We’re doing a series of “What Have You Learned” in one of my bloggers group this month and for this week, it’s all about the things you’ve learned from your work, from your job or jobs you’ve had and your career in general.
My job, years back, had been as Recruitment Officer. Not exactly a well-faceted HR Personnel as I’ve only ever handled recruitment, but I’ve been to various companies, servicing different industries, hopping from one company to the next, facilitating clerical to managerial jobs, until I took a sudden turn, landed on an administrative, secretarial job. It wasn’t structurally lower in the organizational level compared to a Recruitment Officer – I was a Secretary to the President of a Hospital or the Hospital Administrator – but it wasn’t exactly an ascent in my career ladder either. It wasn’t in the plan but the salary had to come somewhere in the bigger picture. And so, it became the beginning of my career path going south as I moved on from one “wide of the mark” jobs to the next, but it was also the catalyst that led me to the job that had truly made me happy.

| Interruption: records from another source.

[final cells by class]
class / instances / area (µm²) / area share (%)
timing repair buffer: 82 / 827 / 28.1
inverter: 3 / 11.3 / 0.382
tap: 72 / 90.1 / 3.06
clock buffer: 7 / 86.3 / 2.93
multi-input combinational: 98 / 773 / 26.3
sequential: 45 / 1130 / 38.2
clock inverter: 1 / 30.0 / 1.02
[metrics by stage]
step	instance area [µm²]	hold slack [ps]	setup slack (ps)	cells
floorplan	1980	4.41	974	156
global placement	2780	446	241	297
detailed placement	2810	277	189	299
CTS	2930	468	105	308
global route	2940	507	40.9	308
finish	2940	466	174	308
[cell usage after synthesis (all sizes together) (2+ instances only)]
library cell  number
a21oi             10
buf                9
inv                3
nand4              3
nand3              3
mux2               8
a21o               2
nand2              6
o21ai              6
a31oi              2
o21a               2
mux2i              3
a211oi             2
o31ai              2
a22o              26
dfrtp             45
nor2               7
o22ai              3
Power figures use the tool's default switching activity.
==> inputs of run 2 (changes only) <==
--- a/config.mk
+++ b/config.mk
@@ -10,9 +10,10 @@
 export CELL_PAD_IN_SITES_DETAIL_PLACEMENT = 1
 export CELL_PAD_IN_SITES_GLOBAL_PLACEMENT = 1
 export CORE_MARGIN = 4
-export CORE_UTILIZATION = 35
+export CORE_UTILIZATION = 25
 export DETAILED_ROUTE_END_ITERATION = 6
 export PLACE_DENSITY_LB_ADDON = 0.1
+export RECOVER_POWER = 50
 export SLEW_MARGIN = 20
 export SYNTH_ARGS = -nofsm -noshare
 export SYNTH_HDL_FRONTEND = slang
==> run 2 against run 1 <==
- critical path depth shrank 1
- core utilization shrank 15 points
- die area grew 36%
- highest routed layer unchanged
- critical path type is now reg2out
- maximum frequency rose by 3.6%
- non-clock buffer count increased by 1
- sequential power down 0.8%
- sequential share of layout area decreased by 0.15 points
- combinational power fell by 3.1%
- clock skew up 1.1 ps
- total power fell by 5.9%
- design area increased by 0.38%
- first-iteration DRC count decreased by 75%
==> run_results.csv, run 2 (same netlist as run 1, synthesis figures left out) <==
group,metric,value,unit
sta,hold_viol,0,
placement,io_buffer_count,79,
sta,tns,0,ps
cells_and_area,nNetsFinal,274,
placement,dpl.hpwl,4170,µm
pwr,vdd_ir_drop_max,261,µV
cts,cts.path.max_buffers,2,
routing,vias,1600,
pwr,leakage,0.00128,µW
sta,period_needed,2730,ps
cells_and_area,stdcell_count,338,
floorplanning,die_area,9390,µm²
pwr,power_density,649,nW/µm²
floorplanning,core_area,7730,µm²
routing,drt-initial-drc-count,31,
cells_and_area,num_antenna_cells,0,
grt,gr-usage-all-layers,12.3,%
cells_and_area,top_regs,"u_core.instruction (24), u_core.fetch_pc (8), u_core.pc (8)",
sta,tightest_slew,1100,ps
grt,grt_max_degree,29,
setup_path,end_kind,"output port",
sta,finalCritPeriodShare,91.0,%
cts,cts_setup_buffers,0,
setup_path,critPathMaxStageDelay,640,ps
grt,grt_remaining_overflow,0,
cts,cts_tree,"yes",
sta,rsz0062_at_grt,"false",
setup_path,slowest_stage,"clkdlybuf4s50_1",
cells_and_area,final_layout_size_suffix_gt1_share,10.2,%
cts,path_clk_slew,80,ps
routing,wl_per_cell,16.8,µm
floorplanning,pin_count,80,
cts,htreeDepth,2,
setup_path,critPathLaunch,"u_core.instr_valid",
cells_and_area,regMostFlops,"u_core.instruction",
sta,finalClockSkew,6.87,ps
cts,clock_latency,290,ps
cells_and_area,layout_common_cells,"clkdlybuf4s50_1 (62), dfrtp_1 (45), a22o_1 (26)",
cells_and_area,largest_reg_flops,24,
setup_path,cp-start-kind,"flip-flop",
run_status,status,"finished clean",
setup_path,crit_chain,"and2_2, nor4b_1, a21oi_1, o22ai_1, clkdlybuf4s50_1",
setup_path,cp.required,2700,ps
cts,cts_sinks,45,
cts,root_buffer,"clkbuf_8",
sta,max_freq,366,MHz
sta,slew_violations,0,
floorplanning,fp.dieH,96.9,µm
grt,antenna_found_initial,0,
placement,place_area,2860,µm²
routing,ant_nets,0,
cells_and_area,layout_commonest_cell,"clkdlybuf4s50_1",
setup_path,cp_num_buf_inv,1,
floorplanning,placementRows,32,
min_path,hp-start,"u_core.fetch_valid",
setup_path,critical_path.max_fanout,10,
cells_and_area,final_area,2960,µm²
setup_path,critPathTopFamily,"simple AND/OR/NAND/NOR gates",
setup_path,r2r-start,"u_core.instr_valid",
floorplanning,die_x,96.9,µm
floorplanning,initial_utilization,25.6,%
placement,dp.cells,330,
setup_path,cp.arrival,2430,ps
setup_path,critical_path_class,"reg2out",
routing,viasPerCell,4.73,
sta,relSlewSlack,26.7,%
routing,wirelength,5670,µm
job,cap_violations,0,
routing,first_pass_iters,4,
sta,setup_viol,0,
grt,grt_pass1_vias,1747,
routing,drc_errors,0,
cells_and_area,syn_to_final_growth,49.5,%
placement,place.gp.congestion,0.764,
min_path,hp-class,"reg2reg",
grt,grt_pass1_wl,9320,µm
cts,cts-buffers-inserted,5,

I was going from one company to another, always finding something to complain about. I stubbornly pretended that I was doing, what in my mind, was a way to further my career. I just had to transfer to a better company that offers better salary, more opportunity for growth, the perfect culture that’d give the perfect balance for everything, a perfect company. But in truth, there is no perfect company. There never was and there never will be.
If there was something I’ve learned from my unceasing search of a perfect company doing the perfect thing I like doing, it is that no matter how you search for happiness in this world, you will never find it unless you look inside yourself. I think this applies not only to life in general, but also to the choice of career and the “perfect” job.
In my case, I had found my happiness in teaching. For the first time in my career life, I felt that I was doing something really worthwhile. Something more important. Something bigger than filling urgent manpower need in a company. I was helping people. It definitely feels better helping a 50-year old non-English speaking woman say “how are you?” in English than turning down an applicant for a job I know he needed.
The funny thing is that I had never thought of becoming a Teacher. More funny is that I was on a Staff level. I wasn’t important in the company, I was just one of the hundreds of Teachers they have. I wasn’t in my “ideal” sort of company. I don’t have the kind of desk that feeds the ego. Nor do I have the perfect working area with perhaps the perfect view from the window. I have to go back to what was the going rate for the job than the higher figure I could have demanded given my previous salary.
And yet I found myself, a night person, waking up at 3:30 in the morning everyday. Not because of the pay, not because of a report I have to finish or a management meeting that I have to attend, but because my students would be waiting for me. Because Kim Hye Soo would be in an English program and needs me to correct some speech she made. It’s because little Lee Jong Myung would be telling me about his weekend spent picking apples or the latest going-ons with his friends. And I was happy. I felt contented.
And so, if I have to sum up what I have learned from jobs that I’ve had, it’s that your title position isn’t everything. It doesn’t matter if you belong in the top 500 fortune companies or that you’re commanding a high annual salary. What matters most is whether you are happy with what you are doing. The fulfilling kind of happiness, not because you have the greatest responsibility in the company, but because you feel that you have greater responsibility to other people. Not to better your own position and status, but to better that of others.